**ASSIGNED TASK**
Gather every line below where "summary" appears.
─── DATA FOR THIS TASK ───
## src/rtl/dstack_resp.sv

```systemverilog
// Data-stack responder: cached TOS register plus a register array for the
// cells below it; ports clk/rst/op/vi in, tos/nos/depth/empty/full/ovf/udf out.
module dstack_resp #(
  parameter  int DSZ   = 32,
  parameter  int DEPTH = 64,
  localparam int SSZ   = $clog2(DEPTH) + 1
) (
  input  logic           clk,
  input  logic           rst,
  input  logic [1:0]     op,
  input  logic [DSZ-1:0] vi,
  output logic [DSZ-1:0] tos,
  output logic [DSZ-1:0] nos,
  output logic [SSZ-1:0] depth,
  output logic           empty,
  output logic           full,
  output logic           ovf,
  output logic           udf
);

  localparam int AW = $clog2(DEPTH);

  logic [DSZ-1:0] r_t;
  logic [SSZ-1:0] r_depth;
  logic           r_ovf;
  logic           r_udf;
  logic [DSZ-1:0] r_ram [DEPTH-1];

  logic           w_push;
  logic           w_pop;
  logic           w_load;
  logic           w_empty;
  logic           w_full;
  logic           w_ge2;
  logic [SSZ-1:0] w_dm1;
  logic [SSZ-1:0] w_dm2;
  logic [AW-1:0]  w_wa;
  logic [AW-1:0]  w_ra;
  logic [DSZ-1:0] w_rd;

  assign w_push  = (op == 2'b01);
  assign w_pop   = (op == 2'b10);
  assign w_load  = (op == 2'b11);
  assign w_empty = (r_depth == '0);
  assign w_full  = (r_depth == SSZ'(DEPTH));
  assign w_ge2   = (r_depth >= SSZ'(2));
  assign w_dm1   = r_depth - SSZ'(1);
  assign w_dm2   = r_depth - SSZ'(2);
  // Low bits suffice: a write needs depth<=DEPTH-1, a used read depth>=2.
  assign w_wa    = w_dm1[AW-1:0];
  assign w_ra    = w_dm2[AW-1:0];
  assign w_rd    = r_ram[w_ra];

  always_ff @(posedge clk) begin
    if (rst) begin
      r_t     <= '0;
      r_depth <= '0;
      r_ovf   <= 1'b0;
      r_udf   <= 1'b0;
    end else begin
      unique case (1'b1)
        w_push: begin
          if (w_full) begin
            r_ovf <= 1'b1;
          end else begin
            r_t     <= vi;
            r_depth <= r_depth + SSZ'(1);
          end
        end
        w_pop: begin
          if (w_empty) begin
            r_udf <= 1'b1;
          end else begin
            r_t     <= w_ge2 ? w_rd : '0;
            r_depth <= w_dm1;
          end
        end
        w_load: begin
          if (w_empty) r_udf <= 1'b1;
          else         r_t   <= vi;
        end
        default: ;
      endcase
    end
  end

  // Array has no reset; its contents are only read below depth.
  always_ff @(posedge clk) begin
    if (!rst && w_push && !w_full && !w_empty) begin
      r_ram[w_wa] <= r_t;
    end
  end

  assign tos   = w_empty ? '0 : r_t;
  assign nos   = w_ge2 ? w_rd : '0;
  assign depth = r_depth;
  assign empty = w_empty;
  assign full  = w_full;
  assign ovf   = r_ovf;
  assign udf   = r_udf;

endmodule

```

## config.mk

```make
export PLATFORM = sky130hd
export DESIGN_NAME = dstack_resp
export DESIGN_NICKNAME = d
export VERILOG_FILES = /design/src/rtl/dstack_resp.sv
export SDC_FILE = /design/constraint.sdc
export NUM_CORES = 2
export LEC_CHECK = 0
export ABC_AREA = 0
export BUFFER_PORTS_ARGS = -buffer_cell sky130_fd_sc_hd__buf_2
export CELL_PAD_IN_SITES_DETAIL_PLACEMENT = 0
export CELL_PAD_IN_SITES_GLOBAL_PLACEMENT = 1
export CORE_MARGIN = 5
export CORE_UTILIZATION = 60
export DETAILED_ROUTE_END_ITERATION = 10
export PLACE_DENSITY = 0.92
export SYNTH_ARGS = -nofsm -noshare
export SYNTH_HDL_FRONTEND = slang
export SYNTH_SLANG_ARGS = --single-unit
```

## constraint.sdc

```tcl
create_clock -name clk -period 9.3 [get_ports clk]
set_clock_uncertainty 0.05 [all_clocks]
set_input_delay 0.93 -clock clk [delete_from_list [all_inputs] [get_ports clk]]
set_output_delay 0.93 -clock clk [all_outputs]
set_load 0.05 [all_outputs]
```

==> run summary <==
The ratio of routed vias to standard cells is 7.345, and the violation count after the first detailed-route iteration is 8497. Met1 capacity usage during global routing: 0.4164. The post-synthesis async set-or-reset flop share is 0. Post-CTS timing repair inserted 0 buffers for setup.

TritonCTS built the clock tree. Final number of max-transition violations: 3. The checks that failed: max-capacitance violations, max-slew violations.

The starting density of the core was 0.6037. The floorplan step set the die width to 376.4 um. The mean instance size in the synthesized netlist works out to 20.48 sq um.

The kind of start point of the critical path is a flip-flop. The arrival time at the worst endpoint is 7.06 ns. Fraction of power spent switching nets: 0.2821. The clock passes through at most 3 buffers. Synthesis produced 3933 cells. For the wire length of the first global-routing pass, the log shows 327000 um. The worst-skew pair later-pin latency is 0.84 ns. Port buffering added 110 buffers.

Synthesis instantiated 79 different standard cells from the library. In this run the power density over the cells is 247.7 nW/um^2. The share of layout cells above drive strength 1 is 0.2662, and the maximum vdd drop is 0.0001783 V. Internal power comes to 16.01 mW. The H-tree was split into 4 levels. Detailed placement ended at an HPWL of 122900 um. The initial antenna violation count is 14, and the final routed wire length divided by cell count is 38.00 um.

The fraction of power consumed by sequential logic was 0.474; the post-cts hold buffer count was 0. Counting every net in the synthesized netlist gives 3975. Data on the critical path is required at its endpoint by 8.32 ns.

By startpoint and endpoint, the worst setup path is classified as flip-flop to output port. After global routing, the most crowded layer is met2. The largest fanout on the critical path was 45; the period utilization was 0.8640. The share of total power in the clock network was 0.348. At the end of routability-driven placement, the weighted congestion stood at 0.9049. The run gives 0.6744 as the core utilization of the finished layout. The worst slew slack as a fraction of its limit is -0.09919, and the met2 usage is 0.5076.

The flow ran to the end, but the final reports show violations. The worst hold-check path type is input pin to flip-flop. The flip-flop and latch count after synthesis works out to 2057. The number of cells in the design after placement was 5734.

The total clock buffers created by CTS is 189, and the worst setup slack before clock tree synthesis is 2.719 ns. The number of clock sinks was 2057; the clock period minus final worst setup slack was 8.035 ns. Gates resized during post-CTS repair numbered 0. The die is 376.4 um tall. The tools report the detailed-routing iteration count for the pre-antenna-repair pass as 10. Area enclosed by the die boundary: 141700 sq um.

For this run, the number of Yosys warnings is 0. For the final routed database, the setup TNS stands at 0 ns. Excluding fillers, the count of instances in the completed layout stands at 6088.

Compared with the post-synthesis result, the final layout area differs by 11.71%. For the post-synthesis sequential area ratio, the log shows 0.7616. The worst setup path is captured at an output port. In this run the static leakage power is 28.66 nW. The clock slew seen by the registers of the worst setup and hold paths is 0.07 ns. Setup repair after global routing left no endpoint under its margin.

After floorplanning, the core was divided into 134 placement rows. The logs give 0 for the post-route antenna net violation count and 6.291 mW for the power dissipated by switching net loads. Setup violations remaining at the end of the flow were counted as 0. The number of global-route vias before repair came out at 44439. For the global-route track usage on met3, the log shows 0.1020. Pin count of the biggest net entering global routing: 147.

The run gives 1.265 ns as the final critical-path setup slack. The clock root buffer is clkbuf_16. For this design the top-level I/O count stands at 111. The tools report the post-synth design cell area as 80560 sq um.

The total overflow left after global routing is 0. Timing would allow up to 0.1245 GHz. Slew of the pin with the lowest slew margin: 1.639 ns.

The final route contains 44714 vias. For the final count of hold timing violations, the log shows 0. The total chip power is 22.30 mW, and the area of the core is 133500 sq um. The total routing resource utilization after global routing is 0.3277, and the total routed wirelength is 231300 um. The net count of the finished layout is 4199. For this run, design rule violations remaining after detail routing come to 0. For this run, the leading register cell type out of synthesis is edfxtp_1. Yosys mapped a number of flops with a built-in enable equal to 2016. The reported max-cap violation count is 1, and the combinational power share is 0.178.
sequential cells by signal, summed over array words and instances, names as in the netlist:
register  cells
r_ram      2016
r_t          32
ovf           1
depth         7
udf           1
power groups by stage:
| stage | Sequential, mW | Combinational (mW) | Clock, mW |
|---|---|---|---|
| after floorplan | 10.9 | 2.29 | 0 |
| after global placement | 10.8 | 3.71 | 0 |
| after detailed placement | 10.8 | 3.78 | 0 |
| after CTS | 10.6 | 3.86 | 7.77 |
| after global routing | 10.6 | 4.06 | 8.22 |
| final | 10.6 | 3.97 | 7.75 |
stage by stage:
stage	hold WS (ns)	instance area [sq um]
2_1_floorplan	0.6730	80560
3_3_place_gp	0.3949	83860
3_5_place_dp	0.4181	83860
4_1_cts	0.3608	89970
5_1_grt	0.3932	89970
6_report	0.4035	90000
final cells by class:
cell class,instances,area [sq um]
sequential,2057,61410
fill,7674,43460
multi-input combinational,1634,18390
clock buffer,239,5020
tap,1768,2212
timing repair buffer,265,1814
clock inverter,103,1086
inverter,10,37.54
antenna,12,30.03
critical path, cell delays in order (launching register included):
cell       delay (ns)
dfxtp_4          0.58
inv_2            0.12
buf_4            0.46
ha_1             0.77
xor2_4           0.97
buf_4            0.44
nand2_1          0.08
a2111oi_0        0.64
a311oi_1         0.22
a211oi_1         1.40
buf_2            0.46
path summary, 6_finish.rpt:
path         cells after the start  startpoint  slack, ns      end
min reg2reg                      2         udf       0.45      udf
max reg2reg                     10    depth[1]       3.18   r_t[3]
max                             10    depth[1]       1.26   nos[3]
min                              4      vi[17]       0.40  r_t[17]
cell usage in the layout, fill, tap and decap left out, drive strengths merged, types with 42 or more instances in the layout:
cell type	n
a21oi	93
nand2	303
buf	265
mux2i	122
mux4	475
nand3	55
clkinv	67
a2111oi	45
and2	45
edfxtp	2016
nor2	146
and3	42
clkbuf	239
synth_stat cells (7+ instances only):
cell | count | area [sq um]
a2111oi_0 | 36 | 315.3
a2111oi_2 | 7 | 105.1
a211oi_1 | 33 | 247.7
a21oi_1 | 92 | 460.4
a221o_1 | 7 | 70.07
a22oi_1 | 18 | 135.1
a311oi_1 | 15 | 131.4
a31oi_1 | 12 | 75.07
a32o_1 | 9 | 90.09
and2_1 | 45 | 281.5
and3_1 | 42 | 262.8
buf_1 | 17 | 63.81
buf_2 | 74 | 370.4
buf_4 | 42 | 315.3
buf_6 | 20 | 225.2
clkbuf_1 | 72 | 270.3
dfxtp_1 | 41 | 820.8
edfxtp_1 | 2016 | 60540
inv_1 | 7 | 26.28
mux2i_1 | 122 | 1221
mux4_2 | 475 | 10700
nand2_1 | 303 | 1137
nand2b_1 | 10 | 62.56
nand3_1 | 55 | 275.3
nor2_1 | 145 | 544.3
nor2b_1 | 11 | 68.82
nor3_1 | 20 | 100.1
o2111ai_1 | 11 | 96.34
o211ai_1 | 7 | 52.55
o21ai_0 | 9 | 45.04
o22ai_1 | 18 | 112.6
o2bb2ai_1 | 19 | 166.4
o32ai_1 | 8 | 70.07
xnor2_1 | 11 | 96.34
logic make-up after synthesis:
| group | Yosys count | synth area share |
|---|---|---|
| multiplexers | 601 | 0.1485 |
| flip-flops | 2057 | 0.7616 |
| AND/OR/NAND/NOR | 653 | 0.03617 |
| adder cells (fa/ha/maj) | 6 | 0.0009318 |
| buffers and inverters | 242 | 0.01719 |
| AO/OA/AOI/OAI | 359 | 0.03386 |
| XOR/XNOR | 15 | 0.001724 |
per-layer routing:
metal | vias up | routed length [um]
li1 | 16739 | -
met1 | 22455 | 72890
met2 | 4527 | 108100
met3 | 981 | 33090
met4 | 12 | 17130
met5 | - | 74
Power figures use the tool's default switching activity.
───
**EXERCISE RESULT**
==> run summary <==
path summary, 6_finish.rpt:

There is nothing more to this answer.